Cineworld’s auditor said it was unable to determine whether it was appropriate to present the cinema chain as a going concern
Cineworld’s auditor said it was unable to determine whether it was appropriate to present the cinema chain as a going concern © Getty Images

Cineworld has reported a $1.6bn loss for the first six months of the year and warned that a worsening of the coronavirus crisis could cast doubt on its ability to survive.

PwC, the cinema chain’s auditor, said it was unable to determine whether it was appropriate to present the company as a going concern.

The group said its directors believed it had enough cash to see it through its assumptions that some cinemas would remain shut until October and that admission levels this year would be 62 per cent of last year’s at most.

But under worse circumstances — including if a second wave of coronavirus infections next year affects “several of the group's territories to the extent that further prolonged, partial shut downs are required” — it would face more acute pressure on its balance sheet.

Under both its base and “severe but plausible downside scenario”, it would breach loan covenants in December this year and June 2021, it said.

Shares in Cineworld fell more than 14 per cent after the update on Thursday morning.

Mooky Greidinger, Cineworld’s chief executive, said the cinema chain was looking at “every kind of possibility” for raising capital and that it had made progress in negotiations with lenders over covenant waivers.

It is also expecting a tax rebate from the US government that could amount to more than $150m, according to a person with knowledge of the position.

PwC said: “The absence of the [covenant] waivers and the uncertainty over the short term as a result of the ongoing Covid-19 situation represent material uncertainties which are too severe for us to express a conclusion on the interim financial statements.”

Cinemas are facing acute challenges, with major film releases delayed and worldwide lockdowns that have encouraged more consumers than ever to subscribe to streaming services.

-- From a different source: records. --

==> src/rtl/eeprom_keymap_store.sv <==
// Keymap store backed by an I2C EEPROM controller.
// Holds NUM_KEYS 8-bit entries with per-entry dirty bits. A load reads every entry from
// EEPROM (BASE_ADDR + index); a save writes back only dirty entries. Host writes mark
// entries dirty. Each byte transfer is guarded by a TIMEOUT-cycle watchdog.
// Ports:
//   i_clk, i_rst_n                 clock, asynchronous active-low reset
//   i_load_req, i_save_req         request pulses (load wins; save while busy is queued)
//   i_wr_en/i_wr_index/i_wr_value  host entry write
//   i_rd_index/o_rd_value          combinational entry read (out of range reads 8'h00)
//   o_ee_start/o_ee_rw/o_ee_address/o_ee_data_in  command to the EEPROM controller
//   i_ee_data_out/i_ee_done        read data and one-cycle completion pulse
//   o_busy/o_loaded/o_error        status (error is sticky)
module eeprom_keymap_store #(
   parameter int unsigned NUM_KEYS  = 6,
   parameter logic [7:0]  BASE_ADDR = 8'h00,
   parameter bit          AUTO_LOAD = 1'b1,
   parameter int unsigned TIMEOUT   = 2_000_000
) (
   input  logic       i_clk,
   input  logic       i_rst_n,
   input  logic       i_load_req,
   input  logic       i_save_req,
   input  logic       i_wr_en,
   input  logic [3:0] i_wr_index,
   input  logic [7:0] i_wr_value,
   input  logic [3:0] i_rd_index,
   output logic [7:0] o_rd_value,
   output logic       o_ee_start,
   output logic       o_ee_rw,
   output logic [7:0] o_ee_address,
   output logic [7:0] o_ee_data_in,
   input  logic [7:0] i_ee_data_out,
   input  logic       i_ee_done,
   output logic       o_busy,
   output logic       o_loaded,
   output logic       o_error
);

   localparam int unsigned      CNT_W    = (TIMEOUT > 1) ? $clog2(TIMEOUT) : 1;
   localparam logic [CNT_W-1:0] CNT_LAST = CNT_W'(TIMEOUT - 1);
   localparam logic [3:0]       LAST_IDX = 4'(NUM_KEYS - 1);

   typedef enum logic [2:0] {
      StIdle, StLdIssue, StLdWait, StSvScan, StSvIssue, StSvWait
   } state_e;

   state_e              r_state;
   logic [3:0]          r_idx;
   logic [7:0]          r_entry [NUM_KEYS];
   logic [NUM_KEYS-1:0] r_dirty;
   logic                r_pending;
   logic                r_auto;      // one-shot load trigger after reset release
   logic                r_changed;   // entry[idx] rewritten since its save was issued
   logic [CNT_W-1:0]    r_cnt;
   logic                r_ee_start;
   logic                r_ee_rw;
   logic [7:0]          r_ee_address;
   logic [7:0]          r_ee_data_in;
   logic                r_loaded;
   logic                r_error;

   logic       w_loading;
   logic       w_wr_hit;
   logic       w_wr_same;
   logic       w_last;
   logic       w_timeout;
   logic [3:0] w_next_idx;
   logic [7:0] w_cur_entry;
   logic       w_cur_dirty;

   assign w_loading  = (r_state == StLdIssue) || (r_state == StLdWait);
   assign w_wr_hit   = i_wr_en && ({1'b0, i_wr_index} < 5'(NUM_KEYS)) && !w_loading;
   assign w_wr_same  = w_wr_hit && (i_wr_index == r_idx);
   assign w_last     = (r_idx == LAST_IDX);
   assign w_timeout  = (r_cnt == CNT_LAST);
   assign w_next_idx = r_idx + 4'd1;

   // Entry/dirty at the current sequence index.
   always_comb begin
      w_cur_entry = 8'h00;
      w_cur_dirty = 1'b0;
      for (int i = 0; i < int'(NUM_KEYS); i++) begin
         if (r_idx == 4'(i)) begin
            w_cur_entry = r_entry[i];
            w_cur_dirty = r_dirty[i];
         end
      end
   end

   always_comb begin
      o_rd_value = 8'h00;
      for (int i = 0; i < int'(NUM_KEYS); i++) begin
         if (i_rd_index == 4'(i)) o_rd_value = r_entry[i];
      end
   end

   always_ff @(posedge i_clk or negedge i_rst_n) begin
      if (!i_rst_n) begin
         r_state      <= StIdle;
         r_idx        <= 4'd0;
         for (int i = 0; i < int'(NUM_KEYS); i++) r_entry[i] <= 8'h00;
         r_dirty      <= '0;
         r_pending    <= 1'b0;
         r_auto       <= AUTO_LOAD;
         r_changed    <= 1'b0;
         r_cnt        <= '0;
         r_ee_start   <= 1'b0;
         r_ee_rw      <= 1'b0;
         r_ee_address <= 8'h00;
         r_ee_data_in <= 8'h00;
         r_loaded     <= 1'b0;
         r_error      <= 1'b0;
      end else begin
         r_ee_start <= 1'b0;
         // Queue saves that arrive mid-sequence; the timeout abort below may override.
         if (i_save_req && (r_state != StIdle)) r_pending <= 1'b1;

         case (r_state)
            StIdle: begin
               if (i_load_req || r_auto) begin
                  r_auto       <= 1'b0;
                  r_error      <= 1'b0;
                  r_pending    <= r_pending || i_save_req;
                  r_idx        <= 4'd0;
                  r_cnt        <= '0;
                  r_ee_start   <= 1'b1;
                  r_ee_rw      <= 1'b1;
                  r_ee_address <= BASE_ADDR;
                  r_state      <= StLdIssue;
               end else if (i_save_req || r_pending) begin
                  r_error   <= 1'b0;
                  r_pending <= 1'b0;
                  r_idx     <= 4'd0;
                  r_state   <= StSvScan;
               end
            end
            StLdIssue: begin
               r_cnt   <= r_cnt + CNT_W'(1);
               r_state <= StLdWait;
            end
            StLdWait: begin
               if (i_ee_done) begin
                  for (int i = 0; i < int'(NUM_KEYS); i++) begin
                     if (r_idx == 4'(i)) begin
                        r_entry[i] <= i_ee_data_out;
                        r_dirty[i] <= 1'b0;
                     end
                  end
                  if (w_last) begin
                     r_loaded <= 1'b1;
                     r_idx    <= 4'd0;
                     r_state  <= StIdle;
                  end else begin
                     r_idx        <= w_next_idx;
                     r_cnt        <= '0;
                     r_ee_start   <= 1'b1;
                     r_ee_address <= BASE_ADDR + {4'h0, w_next_idx};
                     r_state      <= StLdIssue;
                  end
               end else if (w_timeout) begin
                  r_error   <= 1'b1;
                  r_pending <= 1'b0;
                  r_idx     <= 4'd0;
                  r_state   <= StIdle;
               end else begin
                  r_cnt <= r_cnt + CNT_W'(1);
               end
            end
            StSvScan: begin
               if (w_cur_dirty) begin
                  r_cnt        <= '0;
                  r_changed    <= 1'b0;
                  r_ee_start   <= 1'b1;
                  r_ee_rw      <= 1'b0;
                  r_ee_address <= BASE_ADDR + {4'h0, r_idx};
                  // Send the value the entry holds after this cycle's host write, if any.
                  r_ee_data_in <= w_wr_same ? i_wr_value : w_cur_entry;
                  r_state      <= StSvIssue;
               end else if (w_last) begin
                  r_idx   <= 4'd0;
                  r_state <= StIdle;
               end else begin
                  r_idx <= w_next_idx;
               end
            end
            StSvIssue: begin
               r_cnt   <= r_cnt + CNT_W'(1);
               r_state <= StSvWait;
               if (w_wr_same) r_changed <= 1'b1;
            end
            StSvWait: begin
               if (i_ee_done) begin
                  // A host write during the transfer keeps the entry dirty.
                  if (!(r_changed || w_wr_same)) begin
                     for (int i = 0; i < int'(NUM_KEYS); i++) begin
                        if (r_idx == 4'(i)) r_dirty[i] <= 1'b0;
                     end
                  end
                  if (w_last) begin
                     r_idx   <= 4'd0;
                     r_state <= StIdle;
                  end else begin
                     r_idx   <= w_next_idx;
                     r_state <= StSvScan;
                  end
               end else if (w_timeout) begin
                  r_error   <= 1'b1;
                  r_pending <= 1'b0;
                  r_idx     <= 4'd0;
                  r_state   <= StIdle;
               end else begin
                  r_cnt <= r_cnt + CNT_W'(1);
                  if (w_wr_same) r_changed <= 1'b1;
               end
            end
            default: r_state <= StIdle;
         endcase

         // Host writes come last so they win over any dirty clear above.
         for (int i = 0; i < int'(NUM_KEYS); i++) begin
            if (w_wr_hit && (i_wr_index == 4'(i))) begin
               r_entry[i] <= i_wr_value;
               r_dirty[i] <= 1'b1;
            end
         end
      end
   end

   assign o_ee_start   = r_ee_start;
   assign o_ee_rw      = r_ee_rw;
   assign o_ee_address = r_ee_address;
   assign o_ee_data_in = r_ee_data_in;
   assign o_busy       = (r_state != StIdle);
   assign o_loaded     = r_loaded;
   assign o_error      = r_error;

endmodule
`config.mk`:
```
export PLATFORM = sky130hd
export DESIGN_NAME = rom_stream_reader
export DESIGN_NICKNAME = d
export VERILOG_FILES = /design/src/rtl/rom_stream_reader_pkg.sv /design/src/rtl/rom_stream_reader.sv
export SDC_FILE = /design/constraint.sdc
export NUM_CORES = 1
export LEC_CHECK = 0
export CAP_MARGIN = 20
export CORE_MARGIN = 2
export CORE_UTILIZATION = 34
export DETAILED_ROUTE_END_ITERATION = 12
export PLACE_DENSITY = 0.72
export SYNTH_ARGS = -nofsm -noshare
export SYNTH_HDL_FRONTEND = slang
export SYNTH_SLANG_ARGS = --single-unit
```
`constraint.sdc`:
```
create_clock -name clk -period 2.3 [get_ports clk]
set_input_delay 0.575 -clock clk [delete_from_list [all_inputs] [get_ports clk]]
set_output_delay 0.575 -clock clk [all_outputs]
set_load 0.01 [all_outputs]
```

Mr Greidinger has continually rejected claims that the growth of services such as Netflix and Disney Plus could have an existential effect on the industry. He admitted that he had several streaming subscriptions but said he believed people bought them to watch TV series rather than films.

Cineworld came into the crisis carrying large amounts of debt as a result of pursuing two major acquisitions in recent years. It had a total of $3.6bn in loans at the end of June as well as a $573m revolving credit facility and said that as of June 30 it had net debt of $8.2bn.

Revenues fell 67 per cent, to $712.4m, in the six months to June compared with the same period last year. Cineworld sunk to a $1.6bn pre-tax loss, from a $139.7m profit during the same period last year.

Of its 778 cinemas, Cineworld said 561 had reopened since lockdowns had eased. In the US, 200 cinemas mostly in New York and California remained closed but there had been a steady rise in admissions at those that are open, it said, helped by the release of the Christopher Nolan blockbuster Tenet.

Its most recent takeover attempt, which targeted the indebted Canadian cinema chain Cineplex, was called off in June as a result of the crisis. The two companies now face an expensive legal battle after Cineplex announced it would sue Cineworld for $1.1bn in damages.

Cineworld has filed a counterclaim against the Canadian group for alleged “losses suffered as a result of Cineplex’s breaches” as well as lost financing costs and advisory fees.